Conocí a Harold Alva (Piura, Perú, 1978) a partir de su magnífica labor como presidente de la organización del Festival Internacional Primavera Poética de Perú, en el que tuve el honor de participar en 2020. Justamente a finales de ese año vio la luz La épica del desastre, publicado en Valparaíso y portador de un título que parecía ideal para aquellos meses en los que el mundo se resquebrajaba, asolado por la pandemia que todavía nos amenaza.

La épica del desastre engloba una selección de poemas escritos y publicados a lo largo de veinte años, desde 2000, agrupados en siete obras diferentes: Libro de tierra (2000),Sotto voce (2002),El sonido de la sangre (2006),Post mortem (2008),Lima (2012),Apuntes de occidente (2014),Cuaderno de maratón (2015) y Regresiones (2020). Ya desde el primero se distingue con claridad la voz lírica del poeta, personalísima, que va evolucionando, pero conserva una serie de rasgos esenciales.
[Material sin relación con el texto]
==> config.mk <==
export PLATFORM = sky130hd
export DESIGN_NAME = reg_file
export DESIGN_NICKNAME = d
export VERILOG_FILES = /design/src/logic/rv_isa_pkg.sv /design/src/logic/reg_file.sv
export SDC_FILE = /design/constraint.sdc
export NUM_CORES = 2
export LEC_CHECK = 0
export BUFFER_PORTS_ARGS = -buffer_cell sky130_fd_sc_hd__buf_2
export CAP_MARGIN = 20
export CORE_UTILIZATION = 30
export CTS_CLUSTER_DIAMETER = 30
export CTS_CLUSTER_SIZE = 25
export DETAILED_ROUTE_END_ITERATION = 6
export PLACE_DENSITY = 0.52
export SETUP_SLACK_MARGIN = 0.3
export SLEW_MARGIN = 20
export SYNTH_ARGS = -nofsm -noshare
export SYNTH_HDL_FRONTEND = slang
export SYNTH_SLANG_ARGS = --single-unit
==> constraint.sdc <==
create_clock -name clk -period 2.94 [get_ports clk]
set_input_delay 0.294 -clock clk [delete_from_list [all_inputs] [get_ports clk]]
set_output_delay 0.294 -clock clk [all_outputs]
set_load 0.1 [all_outputs]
Si tuviera que definir la poética de Harold Alva con un solo adjetivo, sería “estremecedora”. Después añadiría otros: “agreste”, “primigenia”, “onírica”, “subterránea”. Pero creo que lo fundamental es su capacidad para estremecer, lograda a través de las depuradas y sorprendentes metáforas e imágenes. Leyendo sus poemas, me invade la sensación de una selva cerrándose a pasos agigantados sobre una figura solitaria, un grito desgarrador o una manada de animales salvajes cerniéndose sobre su presa. Es una poesía para ser leída con un fondo sonoro de tambores, al borde de un acantilado. Contribuye a crear este ritmo intenso, a menudo frenético, la ausencia de signos de puntuación y la brevedad de los versos o la construcción de prosas poéticas.